Bild: Der bärtige Mumpfl, mit dem alles begann, lebt inzwischen im Neandertal-…
Lasse Nettekoven, Museumsführer im paläontologischen Museum Neandertal,
schreitet zur Pforte und erwartet den üblichen Mix aus Schülern und
Hobby-Paläontologen. Ein sonderbarer bärtiger Mann steht unter den
Üblichen. Die ganze Führung über schweigend, aufmerksam zuhörend, nur
gelegentlich hörbar ein- und ausatmend. Als alle gehen, legt er kurz seine
kraftvolle Hand auf Lasse Nettekovens Arm und sagt: „Wir mehr“.
Eine Woche später erscheint er wieder, begleitet von zwei weiteren
Bartträgern. Binnen einem Monat muss Lasse Nettekoven bereits drei
Führungen statt einer machen, mit immer mehr Bartträgern. Dann tauchen die
ersten Buttons und Transparente auf. Schließlich stehen Tausende der
Bärtlinge vor der Tür – manche in Bärenfelle gehüllt, manche mit einem
erlegten Wildschwein über der Schulter: Die neo-neolitische Bewegung ist
geboren.
Vor allem junge Menschen schließen sich der Richtung an. Zahlreiche
Akademiker finden hier eine neue Heimat. Verunsichert durch die Forderungen
der Moderne, haben sie ihr bisheriges Leben über Bord geworfen.
Was die Neo-Neandertaler wollen, erschließt sich nicht auf Anhieb. Denn
einer ihrer Grundsätze ist, sich sprachlich vage auszudrücken. Später
einmal wird es einer ihrer nachrückenden Vordenker so beschreiben: „Sage
nicht, was du auch grunzen kannst.“
Inhaltlich geht es darum, sich wieder auf die „neandertalitischen Werte“
rückzubesinnen und ein reines und unverfälschtes Leben zu leben – so wie es
war, bevor durch die erste Zuwanderungswelle der Menschheitsgeschichte, das
Eindringen des Cro-Magnon-Menschen, das ganze Durcheinander begann.

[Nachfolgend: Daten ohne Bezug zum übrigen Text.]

--- src/rtl/hilo_multiplier_if.sv ---
// ---------------------------------------------------------------------------
// hilo_multiplier_if
//   Groups the request, status and result signals of the HI/LO multiply
//   unit. Clock and reset stay outside the bundle as plain ports.
//
//   start   decoder-issued MULTU request
//   srca    multiplicand (rs value)
//   srcb    multiplier (rt value)
//   rdsel   result select: 0 = LO (mflo), 1 = HI (mfhi)
//   busy    stall request while a multiply is in flight
//   done    one-cycle pulse marking the HI/LO commit
//   hi, lo  architectural HI / LO registers
//   result  combinational HI/LO read mux
//
//   master: the datapath/decoder side that issues requests.
//   slave : the multiply unit.
// ---------------------------------------------------------------------------
interface hilo_multiplier_if #(
  parameter int WIDTH = 32
);
  logic             start;
  logic [WIDTH-1:0] srca;
  logic [WIDTH-1:0] srcb;
  logic             rdsel;
  logic             busy;
  logic             done;
  logic [WIDTH-1:0] hi;
  logic [WIDTH-1:0] lo;
  logic [WIDTH-1:0] result;

  modport master (
    output start, srca, srcb, rdsel,
    input  busy, done, hi, lo, result
  );

  modport slave (
    input  start, srca, srcb, rdsel,
    output busy, done, hi, lo, result
  );
endinterface
<file path="src/rtl/sram_ctrl_pkg.sv">
// ---------------------------------------------------------------------------
// sram_ctrl_pkg
// Shared definitions for the SRAM port controller: FSM state encoding,
// default parameter values and timing constants.
// Ports: none (package).
// ---------------------------------------------------------------------------
package sram_ctrl_pkg;

    localparam int PHASES_DEF      = 10;
    localparam int SRCLK_PHASE_DEF = 6;
    localparam int WORD_DLY_DEF    = 2;
    localparam int TIMEOUT_CYC     = 64;
    localparam int CNT_W           = 8;

    typedef enum logic [2:0] {
        IDLE      = 3'd0,
        WAIT_INST = 3'd1,
        WAIT_PH   = 3'd2,
        WORD_ON   = 3'd3,
        ACTIVE    = 3'd4,
        WORD_OFF  = 3'd5,
        DONE      = 3'd6
    } state_t;

endpackage

</file>
<file path="src/rtl/sram_port_ctrl_if.sv">
// ---------------------------------------------------------------------------
// sram_port_ctrl_if
// Request/response handshake between a requester and the SRAM port
// controller.
//   req_valid / req_ready : request handshake (accepted when both high)
//   req_we, req_wdata     : write enable and write bit
//   rsp_valid             : one-cycle completion pulse
//   rsp_rdata, rsp_err    : read bit and watchdog-timeout flag
// Modports: master (requester side), slave (controller side).
// ---------------------------------------------------------------------------
interface sram_port_ctrl_if;

    logic req_valid;
    logic req_ready;
    logic req_we;
    logic req_wdata;
    logic rsp_valid;
    logic rsp_rdata;
    logic rsp_err;

    modport master (
        output req_valid, req_we, req_wdata,
        input  req_ready, rsp_valid, rsp_rdata, rsp_err
    );

    modport slave (
        input  req_valid, req_we, req_wdata,
        output req_ready, rsp_valid, rsp_rdata, rsp_err
    );

endinterface

</file>
<file path="src/rtl/sram_port_ctrl_rise_det.sv">
// ---------------------------------------------------------------------------
// rise_det
// Rising-edge detector built from a single previous-value flop.
//   clk   : system clock
//   reset : asynchronous active-high reset (clears the previous-value flop)
//   d     : level input to watch
//   rise  : high for the cycle in which d is high and was low on the
//           previous clock edge; the FSM acts on it at the following edge
// ---------------------------------------------------------------------------
module rise_det (
    input  logic clk,
    input  logic reset,
    input  logic d,
    output logic rise
);

    logic d_q;

    always_ff @(posedge clk or posedge reset) begin
        if (reset) begin
            d_q <= 1'b0;
        end else begin
            d_q <= d;
        end
    end

    assign rise = d & ~d_q;

endmodule

</file>
<file path="src/rtl/sram_port_ctrl.sv">
// ---------------------------------------------------------------------------
// sram_port_ctrl
// Sequences one single-bit SRAM access per request, aligned to the Bennett
// clocking scheme: waits for an instruction boundary, opens the access window
// on clkp[SRCLK_PHASE], raises the word lines WORD_DLY cycles later, closes
// on the next Mclk rise and drops the word lines WORD_DLY cycles after that.
//
// Optional feature: define SRAM_CTRL_TIMEOUT_EN to add a watchdog that
// aborts an access stuck in WAIT_INST, WAIT_PH or ACTIVE for TIMEOUT_CYC
// cycles and reports it through rsp_err. Without it rsp_err is tied low and
// the controller waits indefinitely.
//
// Ports:
//   clk, reset           : system clock, asynchronous active-high reset
//   clkp[PHASES]         : Bennett phase bus
//   Mclk, instFlag       : Bennett master phase, instruction boundary marker
//   bus (slave)          : request/response handshake
//   PEn, PEnnot          : port enable and complement
//   srclkpos, srclkneg   : SRAM clock pair
//   wordA, wordB         : word lines
//   bitA_out, bitA_oe    : bitA drive value and enable
//   bitnotB_in           : sensed bitnotB
//
// state     | meaning
// ----------+---------------------------------------------------------
// IDLE      | ready for a request
// WAIT_INST | request latched, waiting for an instFlag rise
// WAIT_PH   | port enabled, waiting for the clkp[SRCLK_PHASE] rise
// WORD_ON   | SRAM clock low, counting down to word-line assertion
// ACTIVE    | word lines high, waiting for an Mclk rise
// WORD_OFF  | SRAM clock high again, counting down to word-line release
// DONE      | completion pulse
// ---------------------------------------------------------------------------
module sram_port_ctrl
    import sram_ctrl_pkg::*;
#(
    parameter int PHASES      = PHASES_DEF,
    parameter int SRCLK_PHASE = SRCLK_PHASE_DEF,
    parameter int WORD_DLY    = WORD_DLY_DEF
) (
    input  logic              clk,
    input  logic              reset,
    input  logic [PHASES-1:0] clkp,
    input  logic              Mclk,
    input  logic              instFlag,
    sram_port_ctrl_if.slave   bus,
    output logic              PEn,
    output logic              PEnnot,
    output logic              srclkpos,
    output logic              srclkneg,
    output logic              wordA,
    output logic              wordB,
    output logic              bitA_out,
    output logic              bitA_oe,
    input  logic              bitnotB_in
);

    state_t           state_q;
    state_t           state_d;
    logic             mclk_rise;
    logic             inst_rise;
    logic             ph_rise;
    logic             we_q;
    logic             wdata_q;
    logic             rdata_q;
    logic [CNT_W-1:0] cnt_q;
    logic             cnt_zero;
    logic             accept;
    logic             load_on;
    logic             load_off;
    logic             timeout;
    logic             pen_win;
    logic             unused_clkp;

    // Only one phase bit matters; the rest of the bus is intentionally ignored.
    assign unused_clkp = ^clkp;

    rise_det u_mclk_det (.clk(clk), .reset(reset), .d(Mclk),              .rise(mclk_rise));
    rise_det u_inst_det (.clk(clk), .reset(reset), .d(instFlag),          .rise(inst_rise));
    rise_det u_ph_det   (.clk(clk), .reset(reset), .d(clkp[SRCLK_PHASE]), .rise(ph_rise));

    assign accept   = (state_q == IDLE) && bus.req_valid;
    assign cnt_zero = (cnt_q == '0);
    assign load_on  = (state_q == WAIT_PH) && ph_rise;
    assign load_off = (state_q == ACTIVE) && mclk_rise;

`ifdef SRAM_CTRL_TIMEOUT_EN
    logic [7:0] wd_q;
    logic       err_q;
    logic       watched;

    assign watched = (state_q == WAIT_INST) || (state_q == WAIT_PH) || (state_q == ACTIVE);
    // wd_q holds (cycles already spent in the state - 1), so this fires on
    // the edge that completes the TIMEOUT_CYC-th cycle.
    assign timeout = watched && (wd_q == 8'(TIMEOUT_CYC - 1));

    always_ff @(posedge clk or posedge reset) begin
        if (reset) begin
            wd_q  <= '0;
            err_q <= 1'b0;
        end else begin
            if (state_d != state_q) begin
                wd_q <= '0;
            end else if (watched && (wd_q != 8'hFF)) begin
                wd_q <= wd_q + 8'd1;
            end
            if (accept) begin
                err_q <= 1'b0;
            end else if (timeout) begin
                err_q <= 1'b1;
            end
        end
    end

    assign bus.rsp_err = err_q && (state_q == DONE);
`else
    assign timeout     = 1'b0;
    assign bus.rsp_err = 1'b0;
`endif

    always_ff @(posedge clk or posedge reset) begin
        if (reset) begin
            state_q <= IDLE;
        end else begin
            state_q <= state_d;
        end
    end

    // Own-event transitions take priority over the watchdog.
    always_comb begin
        state_d = state_q;
        unique case (state_q)
            IDLE:      if (bus.req_valid) state_d = WAIT_INST;
            WAIT_INST: if (inst_rise)     state_d = WAIT_PH;
                       else if (timeout)  state_d = DONE;
            WAIT_PH:   if (ph_rise)       state_d = WORD_ON;
                       else if (timeout)  state_d = DONE;
            WORD_ON:   if (cnt_zero)      state_d = ACTIVE;
            ACTIVE:    if (mclk_rise)     state_d = WORD_OFF;
                       else if (timeout)  state_d = DONE;
            WORD_OFF:  if (cnt_zero)      state_d = DONE;
            DONE:                         state_d = IDLE;
            default:                      state_d = IDLE;
        endcase
    end

    // Outputs decode straight from the state register so that an async
    // reset (or a watchdog jump to DONE) returns every pin to its safe level.
    always_comb begin
        bus.req_ready = 1'b0;
        bus.rsp_valid = 1'b0;
        srclkpos      = 1'b1;
        wordA         = 1'b0;
        pen_win       = 1'b0;
        unique case (state_q)
            IDLE:     bus.req_ready = 1'b1;
            WAIT_PH:  pen_win = 1'b1;
            WORD_ON:  begin pen_win = 1'b1; srclkpos = 1'b0; end
            ACTIVE:   begin pen_win = 1'b1; srclkpos = 1'b0; wordA = 1'b1; end
            WORD_OFF: begin pen_win = 1'b1; wordA = 1'b1; end
            DONE:     bus.rsp_valid = 1'b1;
            default:  ;
        endcase
    end

    always_ff @(posedge clk or posedge reset) begin
        if (reset) begin
            we_q    <= 1'b0;
            wdata_q <= 1'b0;
            rdata_q <= 1'b0;
            cnt_q   <= '0;
        end else begin
            if (accept) begin
                we_q    <= bus.req_we;
                wdata_q <= bus.req_wdata;
            end
            if (load_on || load_off) begin
                cnt_q <= CNT_W'(WORD_DLY - 1);
            end else if (((state_q == WORD_ON) || (state_q == WORD_OFF)) && !cnt_zero) begin
                cnt_q <= cnt_q - CNT_W'(1);
            end
            if (load_off && !we_q) begin
                rdata_q <= ~bitnotB_in;
            end
        end
    end

    assign srclkneg      = ~srclkpos;
    assign wordB         = wordA;
    assign PEn           = pen_win & we_q;
    assign PEnnot        = ~PEn;
    assign bitA_oe       = PEn;
    assign bitA_out      = PEn & wdata_q;
    assign bus.rsp_rdata = rdata_q;

endmodule

</file>
<file path="src/flat_wrapper.sv">
// flat-port wrapper written by rule: the top's interface ports become plain ports
module sram_port_ctrl_flat import sram_ctrl_pkg::*;
#(
    parameter int PHASES      = PHASES_DEF,
    parameter int SRCLK_PHASE = SRCLK_PHASE_DEF,
    parameter int WORD_DLY    = WORD_DLY_DEF
)
  (clk, reset, clkp, Mclk, instFlag, PEn, PEnnot, srclkpos, srclkneg, wordA, wordB, bitA_out, bitA_oe, bitnotB_in, bus_req_valid, bus_req_we, bus_req_wdata, bus_req_ready, bus_rsp_valid, bus_rsp_rdata, bus_rsp_err);
  sram_port_ctrl_if bus_i ();
  input  logic clk;
  input  logic reset;
  input  logic [PHASES-1:0] clkp;
  input  logic Mclk;
  input  logic instFlag;
  output logic PEn;
  output logic PEnnot;
  output logic srclkpos;
  output logic srclkneg;
  output logic wordA;
  output logic wordB;
  output logic bitA_out;
  output logic bitA_oe;
  input  logic bitnotB_in;
  input wire logic [$bits(bus_i.req_valid)-1:0] bus_req_valid;
  input wire logic [$bits(bus_i.req_we)-1:0] bus_req_we;
  input wire logic [$bits(bus_i.req_wdata)-1:0] bus_req_wdata;
  output wire logic [$bits(bus_i.req_ready)-1:0] bus_req_ready;
  output wire logic [$bits(bus_i.rsp_valid)-1:0] bus_rsp_valid;
  output wire logic [$bits(bus_i.rsp_rdata)-1:0] bus_rsp_rdata;
  output wire logic [$bits(bus_i.rsp_err)-1:0] bus_rsp_err;
  assign bus_i.req_valid = bus_req_valid;
  assign bus_i.req_we = bus_req_we;
  assign bus_i.req_wdata = bus_req_wdata;
  assign bus_req_ready = bus_i.req_ready;
  assign bus_rsp_valid = bus_i.rsp_valid;
  assign bus_rsp_rdata = bus_i.rsp_rdata;
  assign bus_rsp_err = bus_i.rsp_err;
  sram_port_ctrl #(.PHASES(PHASES), .SRCLK_PHASE(SRCLK_PHASE), .WORD_DLY(WORD_DLY)) u_core (.clk(clk), .reset(reset), .clkp(clkp), .Mclk(Mclk), .instFlag(instFlag), .bus(bus_i), .PEn(PEn), .PEnnot(PEnnot), .srclkpos(srclkpos), .srclkneg(srclkneg), .wordA(wordA), .wordB(wordB), .bitA_out(bitA_out), .bitA_oe(bitA_oe), .bitnotB_in(bitnotB_in));
endmodule
</file>
File: src/rtl/adder_datapath_pkg.sv
// Shared definitions for the four-operand adder datapath and its sequence checker.
package adder_datapath_pkg;

  localparam int W_DEFAULT = 8;
  localparam int SUMW      = W_DEFAULT + 2;

  // Protocol-tracking states; encodings are fixed so they can be probed on a bus.
  typedef enum logic [2:0] {
    ST_IDLE    = 3'b000,
    ST_LOAD    = 3'b001,
    ST_ADD_C   = 3'b010,
    ST_ADD_D   = 3'b011,
    ST_WAIT_OE = 3'b100
  } state_t;

  // Adder Y-input select codes; 2'b11 is not a legal code.
  localparam logic [1:0] BSEL_B = 2'b00;
  localparam logic [1:0] BSEL_C = 2'b01;
  localparam logic [1:0] BSEL_D = 2'b10;

endpackage
--- src/flat_wrapper.sv ---
// flat-port wrapper written by rule: the top's interface ports become plain ports
module seg_mux_scheduler_flat 
#(
    parameter int DWELL_CYCLES = 24000,
    parameter int BLANK_CYCLES = 240
)
  (clk, reset_n, bus_en, bus_s1, bus_s2, bus_seg, bus_anode1_en, bus_anode2_en, bus_frame_done);
  seg_mux_scheduler_if bus_i ();
  input  logic clk;
  input  logic reset_n;
  input wire logic [$bits(bus_i.en)-1:0] bus_en;
  input wire logic [$bits(bus_i.s1)-1:0] bus_s1;
  input wire logic [$bits(bus_i.s2)-1:0] bus_s2;
  output wire logic [$bits(bus_i.seg)-1:0] bus_seg;
  output wire logic [$bits(bus_i.anode1_en)-1:0] bus_anode1_en;
  output wire logic [$bits(bus_i.anode2_en)-1:0] bus_anode2_en;
  output wire logic [$bits(bus_i.frame_done)-1:0] bus_frame_done;
  assign bus_i.en = bus_en;
  assign bus_i.s1 = bus_s1;
  assign bus_i.s2 = bus_s2;
  assign bus_seg = bus_i.seg;
  assign bus_anode1_en = bus_i.anode1_en;
  assign bus_anode2_en = bus_i.anode2_en;
  assign bus_frame_done = bus_i.frame_done;
  seg_mux_scheduler #(.DWELL_CYCLES(DWELL_CYCLES), .BLANK_CYCLES(BLANK_CYCLES)) u_core (.clk(clk), .reset_n(reset_n), .bus(bus_i));
endmodule
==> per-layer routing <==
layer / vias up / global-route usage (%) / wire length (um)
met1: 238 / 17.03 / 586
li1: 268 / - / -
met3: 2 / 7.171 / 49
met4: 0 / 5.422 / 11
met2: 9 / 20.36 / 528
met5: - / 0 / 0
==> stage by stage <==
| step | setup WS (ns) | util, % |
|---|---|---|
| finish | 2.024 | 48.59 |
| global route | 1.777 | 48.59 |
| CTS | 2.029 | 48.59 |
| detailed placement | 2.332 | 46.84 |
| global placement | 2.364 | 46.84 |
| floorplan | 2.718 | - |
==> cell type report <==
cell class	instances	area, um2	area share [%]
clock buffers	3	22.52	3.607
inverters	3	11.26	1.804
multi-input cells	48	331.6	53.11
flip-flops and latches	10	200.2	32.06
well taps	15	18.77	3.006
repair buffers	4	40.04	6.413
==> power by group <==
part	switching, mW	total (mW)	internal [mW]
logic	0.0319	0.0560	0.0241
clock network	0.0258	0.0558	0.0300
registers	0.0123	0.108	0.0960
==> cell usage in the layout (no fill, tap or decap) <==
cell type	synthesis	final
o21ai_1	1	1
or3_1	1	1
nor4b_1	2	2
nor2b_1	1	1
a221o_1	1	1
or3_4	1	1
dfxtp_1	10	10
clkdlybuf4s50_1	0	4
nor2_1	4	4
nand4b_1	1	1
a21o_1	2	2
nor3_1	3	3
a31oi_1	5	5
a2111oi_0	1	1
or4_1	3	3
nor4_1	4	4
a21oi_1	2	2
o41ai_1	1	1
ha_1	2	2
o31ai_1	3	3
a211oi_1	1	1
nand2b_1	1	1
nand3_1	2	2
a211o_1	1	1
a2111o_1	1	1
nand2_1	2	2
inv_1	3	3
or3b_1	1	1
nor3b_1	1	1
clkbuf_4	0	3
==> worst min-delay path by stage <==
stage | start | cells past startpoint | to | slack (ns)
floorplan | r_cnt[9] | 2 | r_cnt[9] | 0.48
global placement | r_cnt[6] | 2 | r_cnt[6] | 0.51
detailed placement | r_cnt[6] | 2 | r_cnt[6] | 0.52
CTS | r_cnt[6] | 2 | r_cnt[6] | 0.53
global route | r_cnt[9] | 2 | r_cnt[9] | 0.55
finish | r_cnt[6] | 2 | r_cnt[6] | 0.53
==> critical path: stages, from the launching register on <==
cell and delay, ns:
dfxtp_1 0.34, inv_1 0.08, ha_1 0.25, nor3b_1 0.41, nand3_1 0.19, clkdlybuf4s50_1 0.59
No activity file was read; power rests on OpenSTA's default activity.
$ cat src/rtl/dmem_arbiter.sv
// dmem_arbiter: shares the single-port data RAM between the core load/store path and an external port.
// Define DMEM_ARB_STARVE_GUARD_EN to build the external-port starvation guard (forced grant + core stall).
`ifndef DATA_DEPTH
`define DATA_DEPTH 1024
`endif
`ifndef REG_WIDTH
`define REG_WIDTH 32
`endif

module dmem_arbiter #(
    parameter int ADDR_W       = $clog2(`DATA_DEPTH),
    parameter int DATA_W       = `REG_WIDTH,
    parameter int STARVE_LIMIT = 8
) (
    input  logic              clk,
    input  logic              rst,
    input  logic              core_en,
    input  logic              core_we,
    input  logic [ADDR_W-1:0] core_addr,
    input  logic [DATA_W-1:0] core_wdata,
    output logic              core_stall,
    output logic              core_rvalid,
    output logic [DATA_W-1:0] core_rdata,
    input  logic              ext_req,
    input  logic              ext_we,
    input  logic [ADDR_W-1:0] ext_addr,
    input  logic [DATA_W-1:0] ext_wdata,
    output logic              ext_gnt,
    output logic              ext_rvalid,
    output logic [DATA_W-1:0] ext_rdata,
    output logic              mem_en,
    output logic              mem_we,
    output logic [ADDR_W-1:0] mem_addr,
    output logic [DATA_W-1:0] mem_din,
    input  logic [DATA_W-1:0] mem_dout
);

    typedef enum logic [1:0] {
        OWN_NONE = 2'd0,
        OWN_CORE = 2'd1,
        OWN_EXT  = 2'd2
    } owner_t;

    owner_t rd_owner;
    owner_t rd_owner_nxt;
    logic   core_gnt;
    logic   force_ext;

    if (STARVE_LIMIT < 1) begin : g_bad_starve_limit
        $error("dmem_arbiter: STARVE_LIMIT must be at least 1");
    end

`ifdef DMEM_ARB_STARVE_GUARD_EN
    localparam int CNT_W = $clog2(STARVE_LIMIT + 1);
    localparam logic [CNT_W-1:0] CNT_MAX = CNT_W'(STARVE_LIMIT);

    logic [CNT_W-1:0] starve_cnt;

    // A full count means the external port has waited long enough to pre-empt the core.
    assign force_ext = ext_req && (starve_cnt == CNT_MAX);

    always_ff @(posedge clk) begin
        if (rst || ext_gnt) begin
            starve_cnt <= '0;
        end else if (ext_req && (starve_cnt != CNT_MAX)) begin
            starve_cnt <= starve_cnt + 1'b1;
        end
    end
`else
    assign force_ext = 1'b0;
`endif

    // Stage 0: combinational grant and RAM mux, all forced idle during reset.
    always_comb begin
        core_gnt   = 1'b0;
        ext_gnt    = 1'b0;
        core_stall = 1'b0;
        mem_en     = 1'b0;
        mem_we     = 1'b0;
        mem_addr   = '0;
        mem_din    = '0;
        if (!rst) begin
            if (core_en && !force_ext) begin
                core_gnt = 1'b1;
            end else if (ext_req) begin
                ext_gnt    = 1'b1;
                core_stall = core_en;
            end
            if (core_gnt) begin
                mem_en   = 1'b1;
                mem_we   = core_we;
                mem_addr = core_addr;
                mem_din  = core_wdata;
            end else if (ext_gnt) begin
                mem_en   = 1'b1;
                mem_we   = ext_we;
                mem_addr = ext_addr;
                mem_din  = ext_wdata;
            end
        end
    end

    always_comb begin
        rd_owner_nxt = OWN_NONE;
        if (core_gnt && !core_we) begin
            rd_owner_nxt = OWN_CORE;
        end else if (ext_gnt && !ext_we) begin
            rd_owner_nxt = OWN_EXT;
        end
    end

    // Stage 1: owner tag lines up with the RAM's one-cycle read latency.
    always_ff @(posedge clk) begin
        if (rst) begin
            rd_owner <= OWN_NONE;
        end else begin
            rd_owner <= rd_owner_nxt;
        end
    end

    assign core_rvalid = (rd_owner == OWN_CORE);
    assign ext_rvalid  = (rd_owner == OWN_EXT);
    assign core_rdata  = mem_dout;
    assign ext_rdata   = mem_dout;

    a_single_owner: assert property (@(posedge clk) disable iff (rst) !(ext_gnt && core_gnt));

endmodule

$ cat config.mk
export PLATFORM = sky130hd
export DESIGN_NAME = dmem_arbiter
export DESIGN_NICKNAME = d
export VERILOG_FILES = /design/src/rtl/dmem_arbiter.sv
export SDC_FILE = /design/constraint.sdc
export NUM_CORES = 1
export LEC_CHECK = 0
export ABC_AREA = 1
export BUFFER_PORTS_ARGS = -buffer_cell sky130_fd_sc_hd__buf_4
export CELL_PAD_IN_SITES_DETAIL_PLACEMENT = 1
export CELL_PAD_IN_SITES_GLOBAL_PLACEMENT = 1
export CORE_UTILIZATION = 13
export DETAILED_ROUTE_END_ITERATION = 6
export GPL_TIMING_DRIVEN = 0
export PLACE_DENSITY = 0.88
export SETUP_SLACK_MARGIN = 0.1
export SYNTH_ARGS = -nofsm -noshare
export SYNTH_HDL_FRONTEND = slang
export SYNTH_SLANG_ARGS = --single-unit
export TNS_END_PERCENT = 100
$ cat constraint.sdc
create_clock -name clk -period 0.85 [get_ports clk]
set_input_delay 0.17 -clock clk [delete_from_list [all_inputs] [get_ports clk]]
set_output_delay 0.17 -clock clk [all_outputs]
set_load 0.005 [all_outputs]
==> impl_metrics.ini <==
[finish]
largest_reg_flops = 2
n_fill_cell = 1246
antenna_cells = 0
largest-register = rd_owner
layout_common_cells = buf_4 (260), nand2_1 (54), nand4_1 (43)
stdcell_count = 568
top_regs = rd_owner: 2 flops
multi_input_area_sq_um = 783
postLayoutCoreUtil_pct = 34.5
drive_above_1_share_pct = 76.1
seq_area_sq_um = 42.5
area_growth_pct = 157
final_common_cell = buf_4
final_nets = 559

[power_and_ir_drop]
power_density_mw_per_mm2 = 601
vdd_drop_max_mv = 0.362
power_mw = 2.04
p_leak_nw = 1.97

[global_route]
grt_usage_pct = 12.8
grt_overflow = 0
grt_pass1_vias = 2316
antenna_found_initial = 0
grt_max_degree = 11
grt_pass1_wl_mm = 10.6

[place]
gp_congestion = 0.728
io_buffers = 199
dp.cells = 559
hpwl_mm = 6.20

[outcome]
outcome = finished, violations left
violations = negative setup slack

[worst_setup_path]
worstSetupPathType = input port to output pin
critPathLaunchType = input port
cp_top_family = buffers and inverters
critical_path.max_fanout = 10
cp_num_buf_inv = 4
crit_chain = buf_12 -> nor2_4 -> buf_12 -> buf_8 -> nand2_2 -> nand2_1 -> buf_4
crit_required_ps = 680
end_kind = output pin
slowest_delay_ps = 160
worst_path_most_repeated_cell = buf_12
worstPathArrival_ps = 930
critPathSlowestCell = buf_8

[route]
drtAntennaViolNets = 0
drc = 0
drtIter0Drc = 12
vias_per_cell = 4.02
wl_mm = 7.80
wl_per_cell_um = 13.7
vias = 2283
dr.pass1.iters = 4

[yosys]
yosys-mux-area-fraction_pct = 0
synth_xor_area_share_pct = 0
netlist.area_leader.share_pct = 37.0
synth_cell_types = 14
synth_adder_area_share_pct = 0
synth_top_family_by_area = simple AND/OR/NAND/NOR gates
syn_nets = 349
synth-compound-area-share_pct = 0
synth_area_leaders = buf_4 (37%), nand2_1 (22%), nand4_1 (20%)
ys_seq_elements = 2
netlist_area_sq_mm = 0.00132
yosysSeqAreaShare_pct = 3.04
yosys.area_share.simple_pct = 49.9
synth_area_leader_cell = buf_4
yosysWarnings = 0
avgSynthCellArea_sq_um = 5.80
syn_inst = 227

[timing]
finalCritPeriodShare_pct = 130
setup_ws_ps = -251
slew_violations = 0
period_needed_ps = 1100
whs_ps = 121
setup_tns_ps = -9580
setup_violations = 46
clock.fmax_ghz = 0.908
grt_setup_unrepaired = true
hold_viol_final = 0

[die]
die-height_um = 103
coreArea_sq_mm = 0.00982
num_rows = 36
fp.dieW_um = 103
pin_count = 234
dieArea_sq_mm = 0.0105
initial_core_util_pct = 13.4

[clocking]
cts_buffers = 3
h-tree-depth = 1
path_clk_slew_ps = 30
cts-hold-fix-buffers = 0
cts_tree = built
clkSinkCount = 2
cts_root_buf = clkbuf_8
cts_buffer_depth = 2

[hold_path]
hold_path.class = input port to flip-flop

[flow_run]
max_cap_violations = 0
## worst paths after layout
kind | cells after the start | from | end | slack (ps)
max | 7 | rst | mem_din[7] | -250
min | 2 | ext_we | rd_owner[1]$_SDFF_PP0_ | 120
## cells in the mapped netlist (all sizes together)
cell type  instances
nand2             86
buf               82
nand4             43
nor2               6
inv                5
dfxtp              2
conb               1
nand3              1
nor3               1
## report_power, final
| group | internal (mW) | total, mW | switching, mW | leakage, nW |
|---|---|---|---|---|
| clock network | 0.299 | 0.372 | 0.0726 | 0.0216 |
| registers | 0.0986 | 0.101 | 0.00244 | 0.0172 |
| logic | 1.00 | 1.56 | 0.560 | 1.93 |
## cells by family (layout without fill, tap and decap cells)
logic type	count (synthesis)	in the layout
buf+inv	87	295
flops	2	2
other cells	1	1
simple gates	137	137
## per-layer routing
metal	global-route usage (%)	wire length, um	part of all wire, %
met1	12.6	2580	33
met2	27.5	4380	56
met3	2.44	806	10
met4	1.65	30	0.38
met5	0	0	0
## timing repair
action | CTS | global route
cloned | 2 | 0
gates resized for setup | 46 | 35
pin swaps | 2 | 3
buffers inserted | 4 | 0
endpoints found under the setup margin | 47 | 47
## per-stage QoR
stage	cell area, sq um	worst slack, ps
2_1_floorplan	1350	19.7
3_5_place_dp	3010	-434
6_report	3390	-251
5_1_grt	3390	-301
3_3_place_gp	3010	-418
4_1_cts	3260	-253
## final cells by class
class                   instances  share of cell area (%)
plain buffers                  82                    20.1
clock buffers                   3                    1.22
inverters                       5                    1.07
multi-input cells             138                    23.1
flip-flops and latches          2                    1.25
well taps                     133                    4.91
repair buffers                205                    48.3
Note: power is estimated with default switching activity, not from simulation.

Politisch träumt man von der Errichtung eines Groß-Neandertals in den
Siedlungsgrenzen von 50.000 v. Chr. „Wir sind tolant“, betont Hargh Mumpfl,
jener erste neo-neolithische Besucher der Ausgrabungsstätte, der sich recht
bald schon als charismatischer Führer der Bewegung entpuppt. In Vorgriff
auf eine neo-neolithische Sprache ergänzt er, „jeder dersuns apsst isssns
willkrrrrr.“
Die Landesregierung von Nordrhein-Westfalen schaut dem Treiben einige Zeit
ratlos zu, nicht sicher, ob es sich um die Reanimation von Brauchtum
handelt oder ein gefährliches politisches Phänomen. Als sie dann endlich
mit ganzer staatlicher Härte gegen die neo-neolithische Bewegung vorgeht,
ist es längst zu spät.
Ganz Europa scheint auf diese Erneuerung gewartet zu haben. Überall im
prähistorisch-neandertalischen Siedlungsraum entwickeln sich binnen
kürzester Zeit neolithische Organisationen. Es entstehen Sprachschulen, in
denen Kinder „Grumpfl“ lernen, eine Neu-Lautung der vermuteten
neolithischen Ursprache. Sie üben, Faustkeile zu schnitzen, Fallen
auszuheben und Gegner mit der Keule zu erschlagen. Auch viele Frauen
schließen sich der neolithischen Bewegung an. „Mann derwo keult boageil“,
hört man sie, in noch etwas fehlerhaftem Grumpfl, in die Kameras der
Fernsehteams grumpfln.
Die Medien, neolitisch „Lüpisse“ genannt, schäumen selbstverständlich.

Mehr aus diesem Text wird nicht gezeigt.